ACTION ITEM
Bring together every line in the data that includes "StSample".

(Stored items)
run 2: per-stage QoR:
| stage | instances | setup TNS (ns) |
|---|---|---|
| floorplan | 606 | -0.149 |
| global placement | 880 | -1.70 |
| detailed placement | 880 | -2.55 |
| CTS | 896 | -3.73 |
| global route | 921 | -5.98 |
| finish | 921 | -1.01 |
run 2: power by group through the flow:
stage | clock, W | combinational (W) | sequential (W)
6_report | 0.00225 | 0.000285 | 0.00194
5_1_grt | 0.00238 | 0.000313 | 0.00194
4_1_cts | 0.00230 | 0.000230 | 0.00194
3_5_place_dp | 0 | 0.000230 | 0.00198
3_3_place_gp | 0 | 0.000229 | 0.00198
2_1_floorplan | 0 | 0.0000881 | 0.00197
===== src/rtl/lector_contadores.sv =====
// Sweep reader for the four per-FIFO word counters: requests idx 0..3 in order, snapshots
// each returned value into a bank and pulses done; a per-request timeout keeps the sweep finite.
module lector_contadores #(
  parameter int CNT_WIDTH = 5,
  parameter int TIMEOUT   = 8
) (
  input  logic                 clk,
  input  logic                 reset,
  input  logic                 start,
  input  logic                 IDLE,
  input  logic                 valid_contador,
  input  logic [CNT_WIDTH-1:0] contador_in,
  output logic                 req,
  output logic [1:0]           idx,
  output logic [CNT_WIDTH-1:0] cnt0,
  output logic [CNT_WIDTH-1:0] cnt1,
  output logic [CNT_WIDTH-1:0] cnt2,
  output logic [CNT_WIDTH-1:0] cnt3,
  output logic                 busy,
  output logic                 done,
  output logic                 error
);

  typedef enum logic [1:0] {REPOSO, PIDE, RECIBE, LISTO} state_t;

  localparam logic [3:0] T_LAST = 4'(TIMEOUT - 1);

  state_t               r_state;
  state_t               w_next;
  logic [1:0]           r_idx;
  logic [CNT_WIDTH-1:0] r_bank [4];
  logic                 r_error;
  logic [3:0]           r_timer;
  logic                 w_timeout;
  logic                 w_step;

  // A response arriving on the last timer cycle still wins over the timeout.
  assign w_timeout = (r_state == RECIBE) && !valid_contador && (r_timer == T_LAST);
  assign w_step    = (r_state == RECIBE) && (valid_contador || w_timeout);

  always_ff @(posedge clk or negedge reset) begin
    if (!reset) r_state <= REPOSO;
    else        r_state <= w_next;
  end

  always_comb begin
    w_next = r_state;
    req    = 1'b0;
    busy   = 1'b1;
    done   = 1'b0;
    case (r_state)
      REPOSO: begin
        busy = 1'b0;
        if (start) w_next = PIDE;
      end
      PIDE: begin
        req = IDLE;
        if (IDLE) w_next = RECIBE;
      end
      RECIBE: begin
        if (w_step) w_next = (r_idx == 2'd3) ? LISTO : PIDE;
      end
      LISTO: begin
        done   = 1'b1;
        w_next = REPOSO;
      end
      default: w_next = REPOSO;
    endcase
  end

  always_ff @(posedge clk or negedge reset) begin
    if (!reset) begin
      r_idx   <= 2'd0;
      r_error <= 1'b0;
      r_timer <= 4'd0;
      for (int i = 0; i < 4; i++) r_bank[i] <= '0;
    end else begin
      case (r_state)
        REPOSO: begin
          if (start) begin
            r_idx   <= 2'd0;
            r_error <= 1'b0;
            r_timer <= 4'd0;
          end
        end
        PIDE: begin
          if (IDLE) r_timer <= 4'd0;
        end
        RECIBE: begin
          if (valid_contador) begin
            r_bank[r_idx] <= contador_in;
          end else if (w_timeout) begin
            r_bank[r_idx] <= '0;
            r_error       <= 1'b1;
          end else begin
            r_timer <= r_timer + 4'd1;
          end
          // idx stops at 3 so it still names the last counter after the sweep.
          if (w_step && (r_idx != 2'd3)) r_idx <= r_idx + 2'd1;
        end
        default: ;
      endcase
    end
  end

  assign idx   = r_idx;
  assign error = r_error;
  assign cnt0  = r_bank[0];
  assign cnt1  = r_bank[1];
  assign cnt2  = r_bank[2];
  assign cnt3  = r_bank[3];

endmodule
[src/rtl/regfile_wb_if.sv]
// Write-back / read-port bundle between the RV32I datapath and its register file.
interface regfile_wb_if #(
    parameter int N     = 32,
    parameter int DEPTH = 32
);
    localparam int AW = $clog2(DEPTH);

    logic             we;
    logic [AW-1:0]    waddr;
    logic [N-1:0]     wdata;
    logic [AW-1:0]    raddr1;
    logic [AW-1:0]    raddr2;
    logic [N-1:0]     rdata1;
    logic [N-1:0]     rdata2;
    logic [DEPTH-1:0] wsel;

    modport master (
        output we, waddr, wdata, raddr1, raddr2,
        input  rdata1, rdata2, wsel
    );

    modport slave (
        input  we, waddr, wdata, raddr1, raddr2,
        output rdata1, rdata2, wsel
    );
endinterface
--- src/rtl/mux_vector_sequencer_if.sv ---
// Signal bundle between the vector sequencer and the mux-under-test environment.
// The sequencer holds the master modport; the environment (mux plus start source) holds the slave.
interface mux_vector_sequencer_if #(
  parameter int unsigned ERR_W = 4
) ();

  logic             start;
  logic             z_in;
  logic             a_out;
  logic             b_out;
  logic             c_out;
  logic [2:0]       vec_idx;
  logic             busy;
  logic             mismatch;
  logic [ERR_W-1:0] err_count;
  logic             fail_valid;
  logic [2:0]       fail_vec;
  logic             pass;
  logic             done;

  modport master (
    input  start,
    input  z_in,
    output a_out,
    output b_out,
    output c_out,
    output vec_idx,
    output busy,
    output mismatch,
    output err_count,
    output fail_valid,
    output fail_vec,
    output pass,
    output done
  );

  modport slave (
    output start,
    output z_in,
    input  a_out,
    input  b_out,
    input  c_out,
    input  vec_idx,
    input  busy,
    input  mismatch,
    input  err_count,
    input  fail_valid,
    input  fail_vec,
    input  pass,
    input  done
  );

endinterface

--- src/rtl/mux_vector_sequencer.sv ---
// Sweeps all eight {a,b,c} vectors into a 2:1 select mux, waits a settle window,
// then checks z against b ? c : a. Keeps an error count, the first failing vector
// and a pass flag. Every output comes straight from a flop.
module mux_vector_sequencer #(
  parameter int unsigned SETTLE_CYCLES = 2,
  parameter int unsigned ERR_W         = 4
) (
  input logic                   clk,
  input logic                   rst_n,
  mux_vector_sequencer_if.master bus
);

  typedef enum logic [1:0] {StIdle, StDrive, StSample, StDone} state_e;

  localparam logic [3:0]       SettleLast = 4'(SETTLE_CYCLES - 1);
  localparam logic [ERR_W-1:0] ErrMax     = '1;

  state_e           state_q, state_d;
  logic [3:0]       cnt_q, cnt_d;
  logic [2:0]       idx_q, idx_d;
  logic [2:0]       abc_q, abc_d;
  logic             busy_q, busy_d;
  logic             mm_q, mm_d;
  logic [ERR_W-1:0] err_q, err_d;
  logic             fv_q, fv_d;
  logic [2:0]       fvec_q, fvec_d;
  logic             pass_q, pass_d;
  logic             done_q, done_d;

  logic golden;
  logic miss;

  // Golden mux value for the vector currently applied; X/Z on z_in counts as a miss.
  always_comb begin
    golden = idx_q[1] ? idx_q[0] : idx_q[2];
    miss   = (bus.z_in !== golden);
  end

  // Next-state and next-output logic; outputs are derived from the next state so they register.
  always_comb begin
    state_d = state_q;
    cnt_d   = cnt_q;
    idx_d   = idx_q;
    err_d   = err_q;
    fv_d    = fv_q;
    fvec_d  = fvec_q;
    pass_d  = pass_q;
    mm_d    = 1'b0;

    unique case (state_q)
      StIdle: begin
        if (bus.start) begin
          err_d   = '0;
          fv_d    = 1'b0;
          fvec_d  = 3'd0;
          pass_d  = 1'b0;
          idx_d   = 3'd0;
          cnt_d   = 4'd0;
          state_d = StDrive;
        end
      end
      StDrive: begin
        if (cnt_q == SettleLast) begin
          cnt_d   = 4'd0;
          state_d = StSample;
        end else begin
          cnt_d = cnt_q + 4'd1;
        end
      end
      StSample: begin
        if (miss) begin
          mm_d = 1'b1;
          if (err_q != ErrMax) err_d = err_q + ERR_W'(1);
          if (!fv_q) begin
            fv_d   = 1'b1;
            fvec_d = idx_q;
          end
        end
        if (idx_q == 3'd7) begin
          // err_q does not yet include this sample, so fold the final miss in directly.
          pass_d  = (err_q == '0) && !miss;
          state_d = StDone;
        end else begin
          idx_d   = idx_q + 3'd1;
          state_d = StDrive;
        end
      end
      StDone: begin
        state_d = StIdle;
      end
      default: begin
        state_d = StIdle;
      end
    endcase

    busy_d = (state_d == StDrive) || (state_d == StSample);
    abc_d  = busy_d ? idx_d : 3'd0;
    done_d = (state_d == StDone);
  end

  // State and output registers.
  always_ff @(posedge clk or negedge rst_n) begin
    if (!rst_n) begin
      state_q <= StIdle;
      cnt_q   <= 4'd0;
      idx_q   <= 3'd0;
      abc_q   <= 3'd0;
      busy_q  <= 1'b0;
      mm_q    <= 1'b0;
      err_q   <= '0;
      fv_q    <= 1'b0;
      fvec_q  <= 3'd0;
      pass_q  <= 1'b0;
      done_q  <= 1'b0;
    end else begin
      state_q <= state_d;
      cnt_q   <= cnt_d;
      idx_q   <= idx_d;
      abc_q   <= abc_d;
      busy_q  <= busy_d;
      mm_q    <= mm_d;
      err_q   <= err_d;
      fv_q    <= fv_d;
      fvec_q  <= fvec_d;
      pass_q  <= pass_d;
      done_q  <= done_d;
    end
  end

  assign bus.a_out      = abc_q[2];
  assign bus.b_out      = abc_q[1];
  assign bus.c_out      = abc_q[0];
  assign bus.vec_idx    = idx_q;
  assign bus.busy       = busy_q;
  assign bus.mismatch   = mm_q;
  assign bus.err_count  = err_q;
  assign bus.fail_valid = fv_q;
  assign bus.fail_vec   = fvec_q;
  assign bus.pass       = pass_q;
  assign bus.done       = done_q;

endmodule

--- src/flat_wrapper.sv ---
// flat-port wrapper written by rule: the top's interface ports become plain ports
module mux_vector_sequencer_flat 
#(
  parameter int unsigned SETTLE_CYCLES = 2,
  parameter int unsigned ERR_W         = 4
)
  (clk, rst_n, bus_start, bus_z_in, bus_a_out, bus_b_out, bus_c_out, bus_vec_idx, bus_busy, bus_mismatch, bus_err_count, bus_fail_valid, bus_fail_vec, bus_pass, bus_done);
  mux_vector_sequencer_if #(.ERR_W(ERR_W)) bus_i ();
  input logic clk;
  input logic rst_n;
  input wire logic [$bits(bus_i.start)-1:0] bus_start;
  input wire logic [$bits(bus_i.z_in)-1:0] bus_z_in;
  output wire logic [$bits(bus_i.a_out)-1:0] bus_a_out;
  output wire logic [$bits(bus_i.b_out)-1:0] bus_b_out;
  output wire logic [$bits(bus_i.c_out)-1:0] bus_c_out;
  output wire logic [$bits(bus_i.vec_idx)-1:0] bus_vec_idx;
  output wire logic [$bits(bus_i.busy)-1:0] bus_busy;
  output wire logic [$bits(bus_i.mismatch)-1:0] bus_mismatch;
  output wire logic [$bits(bus_i.err_count)-1:0] bus_err_count;
  output wire logic [$bits(bus_i.fail_valid)-1:0] bus_fail_valid;
  output wire logic [$bits(bus_i.fail_vec)-1:0] bus_fail_vec;
  output wire logic [$bits(bus_i.pass)-1:0] bus_pass;
  output wire logic [$bits(bus_i.done)-1:0] bus_done;
  assign bus_i.start = bus_start;
  assign bus_i.z_in = bus_z_in;
  assign bus_a_out = bus_i.a_out;
  assign bus_b_out = bus_i.b_out;
  assign bus_c_out = bus_i.c_out;
  assign bus_vec_idx = bus_i.vec_idx;
  assign bus_busy = bus_i.busy;
  assign bus_mismatch = bus_i.mismatch;
  assign bus_err_count = bus_i.err_count;
  assign bus_fail_valid = bus_i.fail_valid;
  assign bus_fail_vec = bus_i.fail_vec;
  assign bus_pass = bus_i.pass;
  assign bus_done = bus_i.done;
  mux_vector_sequencer #(.SETTLE_CYCLES(SETTLE_CYCLES), .ERR_W(ERR_W)) u_core (.clk(clk), .rst_n(rst_n), .bus(bus_i));
endmodule
--- config.mk ---
export PLATFORM = sky130hd
export DESIGN_NAME = mux_vector_sequencer_flat
export DESIGN_NICKNAME = d
export VERILOG_FILES = /design/src/rtl/mux_vector_sequencer_if.sv /design/src/rtl/mux_vector_sequencer.sv /design/src/flat_wrapper.sv
export SDC_FILE = /design/constraint.sdc
export NUM_CORES = 1
export LEC_CHECK = 0
export BUFFER_PORTS_ARGS = -buffer_cell sky130_fd_sc_hd__buf_4
export CAP_MARGIN = 20
export CORE_MARGIN = 3
export CORE_UTILIZATION = 48
export CTS_CLUSTER_SIZE = 28
export DETAILED_ROUTE_END_ITERATION = 7
export GPL_ROUTABILITY_DRIVEN = 0
export PLACE_DENSITY = 0.74
export REMOVE_ABC_BUFFERS = 1
export SYNTH_ARGS = -nofsm -noshare
export SYNTH_HDL_FRONTEND = slang
export SYNTH_SLANG_ARGS = --single-unit
--- constraint.sdc ---
create_clock -name clk -period 1.7 [get_ports clk]
set_input_delay 0.255 -clock clk [delete_from_list [all_inputs] [get_ports clk]]
set_output_delay 0.255 -clock clk [all_outputs]
set_load 0.02 [all_outputs]
# Yosys cells after proc, flatten, opt, wreduce, memory -nomap -nowiden
# Index checks and enable logic that the tools add are counted.
dict set report totals {
  register_bits 24
  latchBits 0
  mem_bits_rw 0
  rom_bits 0
  in_bits 4
  out_inout_bits 18
  wordCells 67
  memories 0
}
dict set report op_classes {
  addsub 3
  mul 0
  div 0
  magnitude_cmp 0
  n_eq_ne 15
  n_shift 0
  n_mux 26
  bitwise_logic 0
  n_reduce_logical 12
}
# operator count
set ops {}
lappend ops {{$mux 3} 6}
lappend ops {{$mux 4} 4}
lappend ops {{$pmux 4 s2} 2}
lappend ops {{$pmux 3 s2} 2}
lappend ops {{$add 4x1->4 const B} 2}
lappend ops {{$eq 2x2->1 const B} 4}
lappend ops {{$pmux 2 s4} 1}
lappend ops {{$reduce_and 4->1} 2}
lappend ops {{$mux 1} 6}
lappend ops {{$mux 2} 3}
lappend ops {{$ne 2x1->1 const B} 3}
lappend ops {{$reduce_and 3->1} 2}
lappend ops {{$eq 2x1->1 const B} 2}
lappend ops {{$eq 4x1->1 const B} 1}
lappend ops {{$logic_not 4->1} 1}
lappend ops {{$ne 2x2->1 const B} 2}
lappend ops {{$ne 4x4->1 const B} 1}
lappend ops {{$pmux 1 s2} 2}
lappend ops {{$reduce_bool 2->1} 2}
lappend ops {{$add 3x1->3 const B} 1}
lappend ops {{$eq 3x3->1 const B} 1}
lappend ops {{$logic_not 2->1} 1}
lappend ops {{$reduce_and 2->1} 1}
lappend ops {{$logic_and 1x1->1} 1}
lappend ops {{other kinds (3)} 3}

# Depth between registers and ports, before layout
dict set report depth {
  depth_word 6
  mapped_depth 7
  depth_no_buf 7
}

# Worst setup path after synthesis
# Ideal clock, no wire load.
dict set report synth_path {
  path_kind {register -> register}
  start {register u_core.cnt_q[1]}
  end {register u_core.abc_q[2]}
  setup_ns 0.119
  arrival_ns 1.716
  required_time_ns 1.581
  path_slack_ns -0.135
  stages_incl_launch_ff 8
  path_buffers 0
  period_less_slack_ns 1.835
  cell_sequence {dfrtp_1 inv_1 ha_1 or3b_2 nand3_1 nand2_1 ha_1 and2_1}
}
dict set report synth_via {
  elab_chain_cells 6
  elab_cells_between_ends 7
  classes_between {3 x eq/ne; 3 x mux; 1 x reduce/logical}
}
# item line_no
set synth_rtl {}
lappend synth_rtl {{start, declared} mux_vector_sequencer.sv:19} ;# logic [3:0] cnt_q, cnt_d;
lappend synth_rtl {{start signal, assigned} mux_vector_sequencer.sv:117} ;# cnt_q <= cnt_d;
lappend synth_rtl {{$eq 4x1->1 (*)} mux_vector_sequencer.sv:63} ;# if (cnt_q == SettleLast) begin
lappend synth_rtl {{$mux 2 (*)} mux_vector_sequencer.sv:63}
lappend synth_rtl {{$pmux 2 s4 (*)} mux_vector_sequencer.sv:50} ;# unique case (state_q)
lappend synth_rtl {{named net u_core.state_d[0]} mux_vector_sequencer.sv:18} ;# state_e state_q, state_d;
lappend synth_rtl {{$eq 2x1->1 / $eq 2x2->1 (equally long branches)} mux_vector_sequencer.sv:96} ;# busy_d = (state_d == StDrive) || (state_d == StSample);
lappend synth_rtl {{$logic_or 1x1->1 (*)} mux_vector_sequencer.sv:96}
lappend synth_rtl {{named net u_core.busy_d} mux_vector_sequencer.sv:22} ;# logic busy_q, busy_d;
lappend synth_rtl {{$mux 3 (*)} mux_vector_sequencer.sv:97} ;# abc_d = busy_d ? idx_d : 3'd0;
lappend synth_rtl {{named net u_core.abc_d[2]} mux_vector_sequencer.sv:21} ;# logic [2:0] abc_q, abc_d;
lappend synth_rtl {{end signal, assigned} mux_vector_sequencer.sv:107} ;# abc_q <= 3'd0;
lappend synth_rtl {{end signal, assigned} mux_vector_sequencer.sv:119} ;# abc_q <= abc_d;
lappend synth_rtl {{end, declared} mux_vector_sequencer.sv:21}
# The timed path passes the listed nets; every way through them passes the cells marked *.
# A chain may end at the register's enable or synchronous reset.

# Final worst setup path
dict set report layout_path {
  start {register u_core.cnt_q[1]}
  end {register u_core.abc_q[1]}
}
# The elaborated chain is that of the path after synthesis.

==> impl_metrics.prom <==
# TYPE chip_impl_metric gauge
chip_impl_metric{name="detailroute.via_count",unit=""} 957
chip_impl_metric{name="synthesis.instances",unit=""} 108
chip_impl_metric{name="cts_buffers",unit=""} 3
chip_impl_info{name="cpLargestDelayFamily",value="simple AND/OR/NAND/NOR gates"} 1
chip_impl_metric{name="cellInternalPower",unit="mW"} 1.388
chip_impl_metric{name="cts.sinks",unit=""} 24
chip_impl_metric{name="layout.filler_cells",unit=""} 162
chip_impl_metric{name="post-synth-top-area-fraction",unit=""} 0.5281
chip_impl_metric{name="syn-mean-instance-area",unit="sq um"} 10.53
chip_impl_info{name="run_status",value="completed"} 1
chip_impl_metric{name="final.setup.tns",unit="ns"} 0
chip_impl_metric{name="first_pass_iters",unit=""} 4
chip_impl_metric{name="dp_worst_setup_slack",unit="ns"} -0.1855
chip_impl_info{name="topRoutingLayerUsed",value="met4"} 1
chip_impl_metric{name="initial_utilization",unit=""} 0.5411
chip_impl_metric{name="routedLengthMet1",unit="um"} 1115
chip_impl_metric{name="hold_slack",unit="ns"} 0.3580
chip_impl_metric{name="syn-cell-area",unit="sq mm"} 0.001137
chip_impl_metric{name="timing.critical_path.fanout_max",unit=""} 4
chip_impl_metric{name="yosysUniqueCellTypes",unit=""} 33
chip_impl_metric{name="ios",unit=""} 22
chip_impl_metric{name="setup_ws",unit="ns"} 0.04493
chip_impl_metric{name="power_switching_share",unit=""} 0.4078
chip_impl_metric{name="post_route_cells_drive_above_1_share",unit=""} 0.3379
chip_impl_metric{name="fin_nets",unit=""} 157
chip_impl_metric{name="power_switching",unit="uW"} 955.4
chip_impl_metric{name="power.sequential.fraction",unit=""} 0.347
chip_impl_info{name="synth-main-ff-cell",value="dfrtp_1"} 1
chip_impl_metric{name="route.met2.wl",unit="um"} 1291
chip_impl_info{name="timing.critical_path.to_type",value="flop"} 1
chip_impl_metric{name="post_route_clock_period_utilization",unit=""} 0.9736
chip_impl_metric{name="drv_slew",unit=""} 0
chip_impl_metric{name="core_area",unit="sq mm"} 0.002102
chip_impl_metric{name="combPwrFrac",unit=""} 0.548
chip_impl_metric{name="leakagePower",unit="nW"} 0.7855
chip_impl_metric{name="routed_wl",unit="um"} 2547
chip_impl_metric{name="htreeDepth",unit=""} 1
chip_impl_metric{name="drt-vias-per-instance",unit=""} 5.564
chip_impl_metric{name="grt_max_degree",unit=""} 25
chip_impl_metric{name="design_area",unit="sq mm"} 0.001525
chip_impl_info{name="critPathKind",value="reg -> reg"} 1
chip_impl_metric{name="die_height",unit="um"} 54.68
chip_impl_metric{name="area_growth",unit="%"} 34.10
chip_impl_metric{name="dpl-instance-area",unit="sq mm"} 0.001421
chip_impl_metric{name="worstPathBufferInverterCount",unit=""} 1
chip_impl_metric{name="die-area",unit="sq mm"} 0.002989
chip_impl_metric{name="antenna_cell_count",unit=""} 0
chip_impl_metric{name="grt.overflow.total",unit=""} 0
chip_impl_metric{name="relative_max_transition_margin",unit=""} 0.6275
chip_impl_metric{name="routed_antenna_nets",unit=""} 0
chip_impl_metric{name="ir_worst_vdd",unit="V"} 0.001008
chip_impl_info{name="path_common_cell",value="ha_4"} 1
chip_impl_metric{name="multi_input_area",unit="sq um"} 550.5
chip_impl_metric{name="grt_pass1_vias",unit=""} 994
chip_impl_metric{name="wire_length_on_met3",unit="um"} 113
chip_impl_info{name="critPathSlowestCell",value="dfrtp_1"} 1
chip_impl_metric{name="post-dp-hpwl",unit="um"} 1944
chip_impl_metric{name="data_required_time_of_the_worst_path",unit="ns"} 1.92
chip_impl_metric{name="pwr_density_cell",unit="mW/mm^2"} 1536
chip_impl_metric{name="async_flop_share",unit=""} 1.000
chip_impl_metric{name="rows",unit=""} 16
chip_impl_info{name="post_synth_most_frequent_cells",value="dfrtp_1 (24), inv_1 (10), nand2_1 (10)"} 1
chip_impl_metric{name="clock_latency",unit="ns"} 0.31
chip_impl_metric{name="finalCriticalPeriod",unit="ns"} 1.655
chip_impl_info{name="clockRootBuffer",value="clkbuf_4"} 1
chip_impl_info{name="critical_path.reg2reg.startpoint",value="u_core.cnt_q[1]"} 1
chip_impl_metric{name="timing.final.setup_violations",unit=""} 0
chip_impl_metric{name="sequential_cell_area",unit="sq um"} 600.6
chip_impl_metric{name="final-hold-violation-count",unit=""} 0
chip_impl_info{name="crit_path_start_kind",value="flop"} 1
chip_impl_info{name="post_synthesis_cell_type_with_the_largest_combined_area",value="dfrtp_1"} 1
chip_impl_metric{name="grt_first_pass_wirelength",unit="um"} 4388
chip_impl_metric{name="critical_path_arrival",unit="ns"} 1.87
chip_impl_metric{name="cts.reportedPaths.clkPinSlew",unit="ns"} 0.12
chip_impl_metric{name="synth_sequential_area_ratio",unit=""} 0.5281
chip_impl_metric{name="route.detailed.drc",unit=""} 0
chip_impl_metric{name="synth_enable_flop_cells",unit=""} 0
chip_impl_metric{name="clock_path_buffers",unit=""} 2
chip_impl_metric{name="dr.first_iter.drc_count",unit=""} 18
chip_impl_metric{name="pwr-share-clk",unit=""} 0.105
chip_impl_info{name="critical_path.startpoint",value="u_core.cnt_q[1]"} 1
chip_impl_metric{name="groute.usage.overall",unit=""} 0.2064
chip_impl_metric{name="io_buffer_count",unit=""} 21
chip_impl_metric{name="worst-slew-pin-transition",unit="ns"} 0.5577
chip_impl_info{name="synth.top_cells.by_area",value="dfrtp_1 (53%), ha_1 (6.6%), mux2i_1 (5.3%)"} 1
chip_impl_metric{name="number_of_synthesized_register_bits",unit=""} 24
chip_impl_metric{name="number_of_synthesis_warnings",unit=""} 0
chip_impl_metric{name="wire_per_inst",unit="um"} 14.81
chip_impl_metric{name="cp_slowest_stage_delay",unit="ns"} 0.42
chip_impl_info{name="hp-class",value="in -> async"} 1
chip_impl_metric{name="timing.clock.skew",unit="ns"} 0.001741
chip_impl_metric{name="die-width",unit="um"} 54.68
chip_impl_info{name="synth_most_common_cell",value="dfrtp_1"} 1
chip_impl_metric{name="max_cap_violations",unit=""} 0
chip_impl_metric{name="timing.fmax",unit="MHz"} 604.2
chip_impl_metric{name="number_of_antenna_violations_at_the_first_check_in_global_routing",unit=""} 0
chip_impl_info{name="cp_cell_sequence",value="inv_2 -> ha_4 -> or3b_4 -> o22ai_4 -> ha_4 -> and2_1"} 1
chip_impl_info{name="tritoncts_clock_tree",value="yes"} 1
[kinds of logic after synthesis]
| kind of cell | Yosys count | share of synthesized area |
|---|---|---|
| XOR/XNOR | 2 | 0.01540 |
| adder cells (fa/ha/maj) | 6 | 0.06600 |
| multiplexers | 6 | 0.05281 |
| AND/OR/NAND/NOR | 35 | 0.1672 |
| flip-flops | 24 | 0.5281 |
| AO/OA/AOI/OAI | 22 | 0.1265 |
| buffers and inverters | 13 | 0.04401 |
[flip-flops by register name, summed over array words and instances, names as in the netlist, 2 cells and up]
name and flops:
u_core.cnt_q 4, u_core.bus.fail_vec 3, u_core.abc_q 3, u_core.bus.vec_idx 3
u_core.bus.err_count 4, u_core.state_q 2
[metal layers]
layer	vias up	track usage
met2	26	0.3563
met1	472	0.2598
met4	0	0.07469
met3	5	0.02725
met5	-	0
li1	454	-
[power groups by stage]
stage | Clock [mW] | Combinational (mW) | Sequential, mW
after global routing | 0.274 | 1.41 | 0.832
after floorplan | 0 | 0.429 | 0.965
after CTS | 0.255 | 1.20 | 0.810
after detailed placement | 0 | 1.09 | 0.817
final | 0.246 | 1.28 | 0.813
after global placement | 0 | 1.04 | 0.809
[layout make-up]
cell class / count / share of cell area
Tap cell: 27 / 0.02215
Sequential cell: 24 / 0.3938
Inverter: 10 / 0.02461
Multi-Input combinational cell: 71 / 0.3610
Clock buffer: 3 / 0.01477
Timing Repair Buffer: 37 / 0.1838
[cell usage in the layout, fill, tap and decap left out, types with 2 or more instances in the layout]
cell,instances
nand4_1,2
dfrtp_1,24
and3_1,2
and2_1,2
nor2_1,4
nand2_1,9
a21o_1,3
buf_4,36
o21ai_0,6
a21oi_1,3
ha_1,4
ha_4,2
o22ai_1,2
clkbuf_4,3
nand3_1,3
inv_1,9
mux2i_1,6
nor3b_1,2
[final timing paths]
kind / end / slack [ns] / cells past startpoint
worst max-delay path: u_core.abc_q[1] / 0.04 / 6
worst min-delay path: u_core.bus.mismatch / 0.36 / 2
worst max register to register: u_core.abc_q[1] / 0.04 / 6
worst min register to register: u_core.bus.fail_vec[1] / 0.53 / 2
max in group asynchronous: u_core.cnt_q[2] / 1.11 / 2
min in group clk: u_core.bus.vec_idx[2] / 0.37 / 3
[timing repair]
item | in CTS | in global routing
resized for setup | 7 | 5
setup endpoints to repair | 6 | 5
endpoints found under the hold margin | 24 | 0
hold buffers | 1 | 0
setup buffers | 0 | 1
pin swaps | 2 | 2
[per-stage QoR]
stage / power [mW] / cells / util
6_report: 2.343 / 172 / 0.7256
5_1_grt: 2.518 / 172 / 0.7256
4_1_cts: 2.260 / 171 / 0.7089
3_5_place_dp: 1.909 / 167 / 0.6762
3_3_place_gp: 1.846 / 167 / 0.6762
2_1_floorplan: 1.393 / 105 / -
(Power assumes the default switching activity.)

ANSWER SECTION
  typedef enum logic [1:0] {StIdle, StDrive, StSample, StDone} state_e;
          state_d = StSample;
      StSample: begin
    busy_d = (state_d == StDrive) || (state_d == StSample);
lappend synth_rtl {{$eq 2x1->1 / $eq 2x2->1 (equally long branches)} mux_vector_sequencer.sv:96} ;# busy_d = (state_d == StDrive) || (state_d == StSample);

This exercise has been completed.